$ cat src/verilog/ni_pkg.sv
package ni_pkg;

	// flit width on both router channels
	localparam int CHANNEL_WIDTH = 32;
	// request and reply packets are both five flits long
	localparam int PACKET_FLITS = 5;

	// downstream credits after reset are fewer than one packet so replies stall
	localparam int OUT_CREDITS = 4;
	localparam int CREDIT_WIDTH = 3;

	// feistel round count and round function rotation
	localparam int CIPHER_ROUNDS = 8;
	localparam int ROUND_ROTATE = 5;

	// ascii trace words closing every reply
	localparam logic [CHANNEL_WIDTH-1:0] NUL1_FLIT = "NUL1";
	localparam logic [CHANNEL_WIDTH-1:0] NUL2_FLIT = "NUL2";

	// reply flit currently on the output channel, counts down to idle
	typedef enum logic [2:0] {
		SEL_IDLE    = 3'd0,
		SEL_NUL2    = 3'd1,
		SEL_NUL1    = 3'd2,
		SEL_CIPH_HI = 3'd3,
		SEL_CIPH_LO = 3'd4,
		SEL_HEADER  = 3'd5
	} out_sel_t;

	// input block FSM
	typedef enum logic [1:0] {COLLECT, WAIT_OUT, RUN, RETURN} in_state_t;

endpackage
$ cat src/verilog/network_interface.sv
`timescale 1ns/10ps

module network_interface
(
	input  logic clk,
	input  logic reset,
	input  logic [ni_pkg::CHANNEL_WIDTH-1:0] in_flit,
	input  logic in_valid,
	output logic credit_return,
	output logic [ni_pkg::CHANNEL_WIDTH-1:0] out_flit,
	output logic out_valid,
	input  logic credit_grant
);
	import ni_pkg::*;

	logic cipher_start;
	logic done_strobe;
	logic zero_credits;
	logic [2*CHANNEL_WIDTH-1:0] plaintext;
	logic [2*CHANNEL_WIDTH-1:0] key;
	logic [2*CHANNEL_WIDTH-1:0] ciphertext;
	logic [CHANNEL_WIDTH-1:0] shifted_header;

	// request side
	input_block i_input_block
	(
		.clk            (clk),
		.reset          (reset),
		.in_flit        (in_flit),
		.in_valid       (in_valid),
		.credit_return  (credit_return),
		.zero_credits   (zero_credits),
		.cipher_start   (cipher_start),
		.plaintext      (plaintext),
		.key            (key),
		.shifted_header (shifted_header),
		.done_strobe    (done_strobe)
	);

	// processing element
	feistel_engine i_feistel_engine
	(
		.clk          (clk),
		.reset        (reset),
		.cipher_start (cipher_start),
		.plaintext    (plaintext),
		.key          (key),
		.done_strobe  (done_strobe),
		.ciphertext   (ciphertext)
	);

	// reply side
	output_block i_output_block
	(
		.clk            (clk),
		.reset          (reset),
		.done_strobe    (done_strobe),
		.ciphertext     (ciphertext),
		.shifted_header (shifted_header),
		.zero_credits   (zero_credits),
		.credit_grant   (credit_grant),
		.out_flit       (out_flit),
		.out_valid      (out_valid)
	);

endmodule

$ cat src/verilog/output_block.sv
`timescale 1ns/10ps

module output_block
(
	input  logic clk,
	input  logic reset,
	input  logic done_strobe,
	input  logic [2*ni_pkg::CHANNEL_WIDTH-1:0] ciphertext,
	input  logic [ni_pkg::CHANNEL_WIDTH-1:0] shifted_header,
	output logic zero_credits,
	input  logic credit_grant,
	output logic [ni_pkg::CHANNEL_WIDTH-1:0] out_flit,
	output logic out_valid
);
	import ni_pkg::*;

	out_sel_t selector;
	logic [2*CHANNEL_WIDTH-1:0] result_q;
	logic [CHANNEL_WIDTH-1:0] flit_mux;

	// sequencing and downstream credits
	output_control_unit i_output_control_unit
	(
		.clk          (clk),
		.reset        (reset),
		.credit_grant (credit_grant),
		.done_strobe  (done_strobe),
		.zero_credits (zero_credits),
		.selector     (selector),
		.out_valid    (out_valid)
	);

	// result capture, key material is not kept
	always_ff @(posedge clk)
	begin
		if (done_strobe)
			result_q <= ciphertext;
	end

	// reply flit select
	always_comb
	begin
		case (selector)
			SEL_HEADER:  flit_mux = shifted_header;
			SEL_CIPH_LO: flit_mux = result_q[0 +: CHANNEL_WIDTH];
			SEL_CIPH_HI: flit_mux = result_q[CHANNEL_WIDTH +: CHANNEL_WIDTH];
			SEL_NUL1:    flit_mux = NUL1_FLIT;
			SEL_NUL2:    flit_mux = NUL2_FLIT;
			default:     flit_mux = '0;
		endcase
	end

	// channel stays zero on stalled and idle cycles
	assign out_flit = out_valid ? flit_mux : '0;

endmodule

- - - - - - -

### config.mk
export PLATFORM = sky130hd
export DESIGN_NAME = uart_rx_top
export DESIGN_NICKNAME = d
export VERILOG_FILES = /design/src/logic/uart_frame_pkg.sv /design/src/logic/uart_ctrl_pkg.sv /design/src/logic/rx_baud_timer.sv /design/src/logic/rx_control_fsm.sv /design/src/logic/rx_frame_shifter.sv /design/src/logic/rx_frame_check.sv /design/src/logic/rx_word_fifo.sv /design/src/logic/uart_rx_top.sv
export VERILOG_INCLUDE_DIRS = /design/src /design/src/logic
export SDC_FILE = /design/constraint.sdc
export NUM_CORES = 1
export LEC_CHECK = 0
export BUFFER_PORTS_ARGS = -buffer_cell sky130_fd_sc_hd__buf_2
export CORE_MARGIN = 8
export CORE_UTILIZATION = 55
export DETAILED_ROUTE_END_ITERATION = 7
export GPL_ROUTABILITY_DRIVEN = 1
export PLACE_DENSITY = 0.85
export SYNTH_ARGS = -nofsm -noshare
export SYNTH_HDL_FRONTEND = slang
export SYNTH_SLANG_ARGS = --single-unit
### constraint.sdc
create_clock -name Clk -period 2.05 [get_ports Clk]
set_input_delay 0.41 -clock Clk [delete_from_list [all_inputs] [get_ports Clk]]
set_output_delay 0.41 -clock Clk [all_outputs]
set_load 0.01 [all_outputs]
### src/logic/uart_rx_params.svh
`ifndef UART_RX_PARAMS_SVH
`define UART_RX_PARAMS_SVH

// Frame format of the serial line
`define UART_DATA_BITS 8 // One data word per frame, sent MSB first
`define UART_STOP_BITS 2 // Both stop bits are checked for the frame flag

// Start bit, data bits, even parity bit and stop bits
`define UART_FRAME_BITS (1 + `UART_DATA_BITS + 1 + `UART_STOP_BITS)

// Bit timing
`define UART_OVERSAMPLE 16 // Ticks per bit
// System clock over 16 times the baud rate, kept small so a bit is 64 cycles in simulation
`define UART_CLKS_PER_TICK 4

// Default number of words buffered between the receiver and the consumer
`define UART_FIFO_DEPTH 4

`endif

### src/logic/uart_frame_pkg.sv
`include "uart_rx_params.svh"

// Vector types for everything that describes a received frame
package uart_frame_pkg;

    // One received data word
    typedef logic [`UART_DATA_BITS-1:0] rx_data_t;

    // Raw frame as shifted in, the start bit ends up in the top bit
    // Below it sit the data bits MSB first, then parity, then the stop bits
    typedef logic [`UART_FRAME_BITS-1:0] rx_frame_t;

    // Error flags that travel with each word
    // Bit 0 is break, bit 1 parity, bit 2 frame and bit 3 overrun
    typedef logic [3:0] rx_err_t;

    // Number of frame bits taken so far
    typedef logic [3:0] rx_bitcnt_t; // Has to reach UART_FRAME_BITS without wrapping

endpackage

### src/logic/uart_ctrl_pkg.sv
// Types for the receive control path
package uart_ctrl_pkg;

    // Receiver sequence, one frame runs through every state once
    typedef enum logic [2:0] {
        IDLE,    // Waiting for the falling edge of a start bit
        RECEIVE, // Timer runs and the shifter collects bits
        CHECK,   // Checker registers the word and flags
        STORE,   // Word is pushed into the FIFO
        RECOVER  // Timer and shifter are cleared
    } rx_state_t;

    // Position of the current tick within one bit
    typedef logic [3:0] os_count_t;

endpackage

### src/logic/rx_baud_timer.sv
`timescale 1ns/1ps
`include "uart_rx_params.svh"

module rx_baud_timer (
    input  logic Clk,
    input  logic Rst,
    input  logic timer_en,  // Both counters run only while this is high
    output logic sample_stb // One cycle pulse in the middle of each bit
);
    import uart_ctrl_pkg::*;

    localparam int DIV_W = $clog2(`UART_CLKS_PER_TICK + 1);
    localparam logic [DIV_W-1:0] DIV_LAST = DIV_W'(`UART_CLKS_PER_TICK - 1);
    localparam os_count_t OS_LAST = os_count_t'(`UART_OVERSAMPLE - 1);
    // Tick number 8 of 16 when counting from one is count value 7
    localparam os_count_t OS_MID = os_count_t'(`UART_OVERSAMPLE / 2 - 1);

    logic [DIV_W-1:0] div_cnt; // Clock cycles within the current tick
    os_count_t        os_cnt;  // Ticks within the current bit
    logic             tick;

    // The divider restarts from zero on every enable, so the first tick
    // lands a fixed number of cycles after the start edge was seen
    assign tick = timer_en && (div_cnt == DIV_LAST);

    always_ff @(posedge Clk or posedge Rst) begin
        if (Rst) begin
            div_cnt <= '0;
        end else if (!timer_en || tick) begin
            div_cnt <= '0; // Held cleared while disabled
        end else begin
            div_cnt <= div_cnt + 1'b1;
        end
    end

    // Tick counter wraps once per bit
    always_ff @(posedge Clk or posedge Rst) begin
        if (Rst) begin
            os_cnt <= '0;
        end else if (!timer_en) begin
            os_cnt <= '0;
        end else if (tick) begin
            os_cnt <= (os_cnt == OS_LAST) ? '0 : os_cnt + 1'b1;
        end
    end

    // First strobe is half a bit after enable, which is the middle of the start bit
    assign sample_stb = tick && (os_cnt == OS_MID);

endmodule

- - - - - - -

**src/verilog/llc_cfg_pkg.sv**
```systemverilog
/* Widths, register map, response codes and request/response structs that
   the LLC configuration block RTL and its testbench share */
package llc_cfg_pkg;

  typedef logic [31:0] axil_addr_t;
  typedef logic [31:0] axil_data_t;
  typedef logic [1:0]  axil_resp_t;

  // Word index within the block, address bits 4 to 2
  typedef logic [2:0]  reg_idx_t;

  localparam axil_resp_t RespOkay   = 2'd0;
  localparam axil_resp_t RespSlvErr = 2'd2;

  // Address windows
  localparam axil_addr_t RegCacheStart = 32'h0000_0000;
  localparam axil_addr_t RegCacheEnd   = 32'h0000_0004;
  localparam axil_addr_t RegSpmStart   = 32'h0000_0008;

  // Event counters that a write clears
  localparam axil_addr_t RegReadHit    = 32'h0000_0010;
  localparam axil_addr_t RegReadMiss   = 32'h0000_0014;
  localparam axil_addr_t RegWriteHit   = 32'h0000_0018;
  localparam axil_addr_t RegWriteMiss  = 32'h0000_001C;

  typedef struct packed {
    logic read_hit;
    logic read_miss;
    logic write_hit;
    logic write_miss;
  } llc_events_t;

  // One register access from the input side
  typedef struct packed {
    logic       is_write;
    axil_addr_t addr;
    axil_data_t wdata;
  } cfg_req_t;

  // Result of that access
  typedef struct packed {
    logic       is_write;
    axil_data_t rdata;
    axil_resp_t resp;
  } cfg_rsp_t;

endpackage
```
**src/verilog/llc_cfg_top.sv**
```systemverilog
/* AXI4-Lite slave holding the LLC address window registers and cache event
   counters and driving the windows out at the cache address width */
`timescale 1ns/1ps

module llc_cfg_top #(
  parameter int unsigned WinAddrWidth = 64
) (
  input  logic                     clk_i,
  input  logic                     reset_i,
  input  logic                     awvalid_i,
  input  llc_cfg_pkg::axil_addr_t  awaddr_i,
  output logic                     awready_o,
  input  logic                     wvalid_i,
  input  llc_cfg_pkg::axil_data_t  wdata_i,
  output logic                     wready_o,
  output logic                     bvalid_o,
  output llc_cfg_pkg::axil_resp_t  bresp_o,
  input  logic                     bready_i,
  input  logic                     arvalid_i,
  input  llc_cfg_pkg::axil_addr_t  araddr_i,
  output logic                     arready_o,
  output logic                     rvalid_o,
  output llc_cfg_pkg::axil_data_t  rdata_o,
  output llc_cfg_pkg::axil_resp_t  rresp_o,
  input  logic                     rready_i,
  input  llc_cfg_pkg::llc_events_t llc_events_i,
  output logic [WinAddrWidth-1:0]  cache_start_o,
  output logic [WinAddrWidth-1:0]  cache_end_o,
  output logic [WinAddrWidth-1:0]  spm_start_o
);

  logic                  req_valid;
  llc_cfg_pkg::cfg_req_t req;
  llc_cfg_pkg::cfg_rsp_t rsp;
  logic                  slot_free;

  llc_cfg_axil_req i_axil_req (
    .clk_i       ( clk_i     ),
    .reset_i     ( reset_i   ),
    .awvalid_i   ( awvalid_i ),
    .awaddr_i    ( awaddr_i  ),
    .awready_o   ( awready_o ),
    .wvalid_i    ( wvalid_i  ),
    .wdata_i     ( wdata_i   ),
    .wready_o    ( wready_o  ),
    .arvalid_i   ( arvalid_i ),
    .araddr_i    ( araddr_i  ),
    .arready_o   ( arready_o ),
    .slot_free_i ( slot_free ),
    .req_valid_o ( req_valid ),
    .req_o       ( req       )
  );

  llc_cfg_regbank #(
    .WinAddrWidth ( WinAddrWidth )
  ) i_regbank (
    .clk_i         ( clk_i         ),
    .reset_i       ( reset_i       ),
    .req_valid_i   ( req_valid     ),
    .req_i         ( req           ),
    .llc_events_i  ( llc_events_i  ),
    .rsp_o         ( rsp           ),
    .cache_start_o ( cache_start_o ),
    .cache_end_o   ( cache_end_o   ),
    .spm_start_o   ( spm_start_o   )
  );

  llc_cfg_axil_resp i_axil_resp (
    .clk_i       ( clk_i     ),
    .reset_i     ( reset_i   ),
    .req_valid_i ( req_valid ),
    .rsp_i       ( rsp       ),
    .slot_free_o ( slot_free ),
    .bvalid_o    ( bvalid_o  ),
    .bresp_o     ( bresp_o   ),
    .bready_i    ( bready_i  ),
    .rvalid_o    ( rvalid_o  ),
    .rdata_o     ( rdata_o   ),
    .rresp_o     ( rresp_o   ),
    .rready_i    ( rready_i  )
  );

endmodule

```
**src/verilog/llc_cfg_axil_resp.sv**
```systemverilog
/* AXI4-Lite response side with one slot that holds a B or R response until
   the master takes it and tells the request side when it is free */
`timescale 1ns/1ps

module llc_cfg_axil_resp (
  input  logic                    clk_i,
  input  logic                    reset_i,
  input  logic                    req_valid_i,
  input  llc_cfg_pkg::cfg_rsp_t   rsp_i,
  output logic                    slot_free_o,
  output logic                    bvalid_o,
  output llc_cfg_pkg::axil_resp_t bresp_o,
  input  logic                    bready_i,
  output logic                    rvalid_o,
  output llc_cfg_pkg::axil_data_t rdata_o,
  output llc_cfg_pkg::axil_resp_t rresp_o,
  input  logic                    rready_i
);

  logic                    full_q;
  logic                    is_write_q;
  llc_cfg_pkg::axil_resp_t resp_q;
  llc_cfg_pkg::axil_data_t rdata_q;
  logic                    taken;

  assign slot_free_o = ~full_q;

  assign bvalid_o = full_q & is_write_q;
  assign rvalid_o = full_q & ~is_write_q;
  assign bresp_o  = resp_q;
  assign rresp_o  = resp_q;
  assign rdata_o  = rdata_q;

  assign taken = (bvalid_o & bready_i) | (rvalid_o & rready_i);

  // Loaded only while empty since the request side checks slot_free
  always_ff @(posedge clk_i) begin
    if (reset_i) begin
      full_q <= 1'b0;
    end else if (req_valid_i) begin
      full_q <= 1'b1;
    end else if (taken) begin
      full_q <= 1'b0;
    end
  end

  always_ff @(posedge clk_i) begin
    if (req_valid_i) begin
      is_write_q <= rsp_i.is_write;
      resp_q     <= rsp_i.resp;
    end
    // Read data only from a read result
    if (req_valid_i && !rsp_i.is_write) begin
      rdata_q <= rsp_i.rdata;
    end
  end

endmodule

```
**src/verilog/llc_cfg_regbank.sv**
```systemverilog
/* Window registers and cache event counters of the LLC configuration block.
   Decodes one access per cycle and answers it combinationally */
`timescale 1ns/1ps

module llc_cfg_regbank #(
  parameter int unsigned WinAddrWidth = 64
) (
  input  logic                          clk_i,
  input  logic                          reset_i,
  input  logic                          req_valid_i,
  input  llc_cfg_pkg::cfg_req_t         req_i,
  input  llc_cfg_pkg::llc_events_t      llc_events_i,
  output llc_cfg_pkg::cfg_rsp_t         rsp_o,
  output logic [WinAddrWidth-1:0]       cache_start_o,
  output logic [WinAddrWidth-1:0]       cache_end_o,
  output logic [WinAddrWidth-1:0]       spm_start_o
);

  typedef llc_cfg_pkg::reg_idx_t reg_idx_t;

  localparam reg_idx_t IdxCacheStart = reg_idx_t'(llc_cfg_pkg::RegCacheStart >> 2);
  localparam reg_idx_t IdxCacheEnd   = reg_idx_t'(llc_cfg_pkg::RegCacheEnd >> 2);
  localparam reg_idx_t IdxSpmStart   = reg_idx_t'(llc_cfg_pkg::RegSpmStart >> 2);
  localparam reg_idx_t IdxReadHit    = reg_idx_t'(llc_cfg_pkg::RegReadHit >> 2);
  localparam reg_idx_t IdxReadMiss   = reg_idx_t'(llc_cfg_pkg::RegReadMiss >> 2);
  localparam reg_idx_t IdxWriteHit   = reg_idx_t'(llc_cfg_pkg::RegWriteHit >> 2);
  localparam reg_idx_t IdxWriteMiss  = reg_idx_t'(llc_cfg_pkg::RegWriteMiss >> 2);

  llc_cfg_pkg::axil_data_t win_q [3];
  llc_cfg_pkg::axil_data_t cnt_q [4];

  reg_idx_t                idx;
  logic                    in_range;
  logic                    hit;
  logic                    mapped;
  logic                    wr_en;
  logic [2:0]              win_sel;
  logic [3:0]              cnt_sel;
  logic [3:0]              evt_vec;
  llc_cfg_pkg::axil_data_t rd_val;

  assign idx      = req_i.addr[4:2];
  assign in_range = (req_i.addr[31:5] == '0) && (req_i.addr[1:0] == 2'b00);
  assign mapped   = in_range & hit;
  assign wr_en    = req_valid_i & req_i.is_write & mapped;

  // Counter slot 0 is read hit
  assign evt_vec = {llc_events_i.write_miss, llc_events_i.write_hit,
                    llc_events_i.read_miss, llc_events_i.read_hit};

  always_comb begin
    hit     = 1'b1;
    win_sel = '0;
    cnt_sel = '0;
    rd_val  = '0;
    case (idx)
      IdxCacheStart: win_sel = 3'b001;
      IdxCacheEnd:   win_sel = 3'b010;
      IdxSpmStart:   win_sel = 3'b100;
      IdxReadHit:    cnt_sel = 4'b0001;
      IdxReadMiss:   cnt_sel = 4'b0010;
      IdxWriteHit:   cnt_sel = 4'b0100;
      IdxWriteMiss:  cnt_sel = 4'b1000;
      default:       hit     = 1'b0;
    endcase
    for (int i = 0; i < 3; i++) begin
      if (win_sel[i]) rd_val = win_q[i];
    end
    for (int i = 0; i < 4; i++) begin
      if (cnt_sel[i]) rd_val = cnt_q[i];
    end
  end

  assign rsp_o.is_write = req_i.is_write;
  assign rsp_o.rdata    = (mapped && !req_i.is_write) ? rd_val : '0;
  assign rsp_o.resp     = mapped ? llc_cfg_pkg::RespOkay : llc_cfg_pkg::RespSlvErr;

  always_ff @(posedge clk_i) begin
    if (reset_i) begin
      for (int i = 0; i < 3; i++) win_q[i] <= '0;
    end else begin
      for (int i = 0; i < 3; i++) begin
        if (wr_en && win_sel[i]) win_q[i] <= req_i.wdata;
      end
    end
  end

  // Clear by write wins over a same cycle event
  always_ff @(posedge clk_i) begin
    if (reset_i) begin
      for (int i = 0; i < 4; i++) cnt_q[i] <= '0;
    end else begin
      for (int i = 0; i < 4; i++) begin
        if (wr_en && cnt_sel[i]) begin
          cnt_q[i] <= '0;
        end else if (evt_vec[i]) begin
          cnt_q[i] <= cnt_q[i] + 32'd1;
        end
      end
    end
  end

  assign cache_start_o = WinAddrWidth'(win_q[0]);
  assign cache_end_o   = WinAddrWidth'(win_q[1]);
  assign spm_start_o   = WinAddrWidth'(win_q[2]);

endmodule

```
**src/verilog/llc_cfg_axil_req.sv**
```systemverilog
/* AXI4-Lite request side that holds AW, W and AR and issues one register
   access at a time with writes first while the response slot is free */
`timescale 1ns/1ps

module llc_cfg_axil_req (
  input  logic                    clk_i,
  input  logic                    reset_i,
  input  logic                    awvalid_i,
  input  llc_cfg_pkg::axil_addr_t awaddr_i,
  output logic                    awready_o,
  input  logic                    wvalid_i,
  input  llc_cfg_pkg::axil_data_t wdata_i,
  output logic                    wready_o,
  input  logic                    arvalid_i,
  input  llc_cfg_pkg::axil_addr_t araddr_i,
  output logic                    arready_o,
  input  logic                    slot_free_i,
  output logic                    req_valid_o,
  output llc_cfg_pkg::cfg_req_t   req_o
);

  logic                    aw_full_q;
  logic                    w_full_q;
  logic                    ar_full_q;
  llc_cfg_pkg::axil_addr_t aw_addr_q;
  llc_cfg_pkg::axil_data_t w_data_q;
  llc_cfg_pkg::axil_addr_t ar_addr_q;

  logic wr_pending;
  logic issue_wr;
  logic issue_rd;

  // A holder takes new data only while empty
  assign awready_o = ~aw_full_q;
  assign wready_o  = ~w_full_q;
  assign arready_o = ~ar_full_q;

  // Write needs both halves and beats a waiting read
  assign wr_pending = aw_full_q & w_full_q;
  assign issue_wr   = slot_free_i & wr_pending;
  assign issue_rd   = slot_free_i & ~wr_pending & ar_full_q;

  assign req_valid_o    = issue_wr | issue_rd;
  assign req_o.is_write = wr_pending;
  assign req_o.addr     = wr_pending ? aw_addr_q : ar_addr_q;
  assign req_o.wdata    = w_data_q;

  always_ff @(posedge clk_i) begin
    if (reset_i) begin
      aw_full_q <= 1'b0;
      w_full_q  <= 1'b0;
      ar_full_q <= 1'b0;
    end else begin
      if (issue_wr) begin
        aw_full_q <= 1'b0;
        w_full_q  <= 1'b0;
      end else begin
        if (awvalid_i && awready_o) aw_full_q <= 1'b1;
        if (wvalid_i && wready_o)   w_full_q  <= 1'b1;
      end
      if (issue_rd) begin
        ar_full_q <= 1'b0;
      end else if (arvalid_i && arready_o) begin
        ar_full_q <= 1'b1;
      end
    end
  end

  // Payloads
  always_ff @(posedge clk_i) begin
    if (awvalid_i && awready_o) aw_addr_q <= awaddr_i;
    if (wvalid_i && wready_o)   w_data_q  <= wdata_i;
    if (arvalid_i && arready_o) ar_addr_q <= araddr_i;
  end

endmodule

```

- - - - - - -

About this task:
Using the records above, report each line with the string "IdxWriteMiss".

Completed task:
  localparam reg_idx_t IdxWriteMiss  = reg_idx_t'(llc_cfg_pkg::RegWriteMiss >> 2);
      IdxWriteMiss:  cnt_sel = 4'b1000;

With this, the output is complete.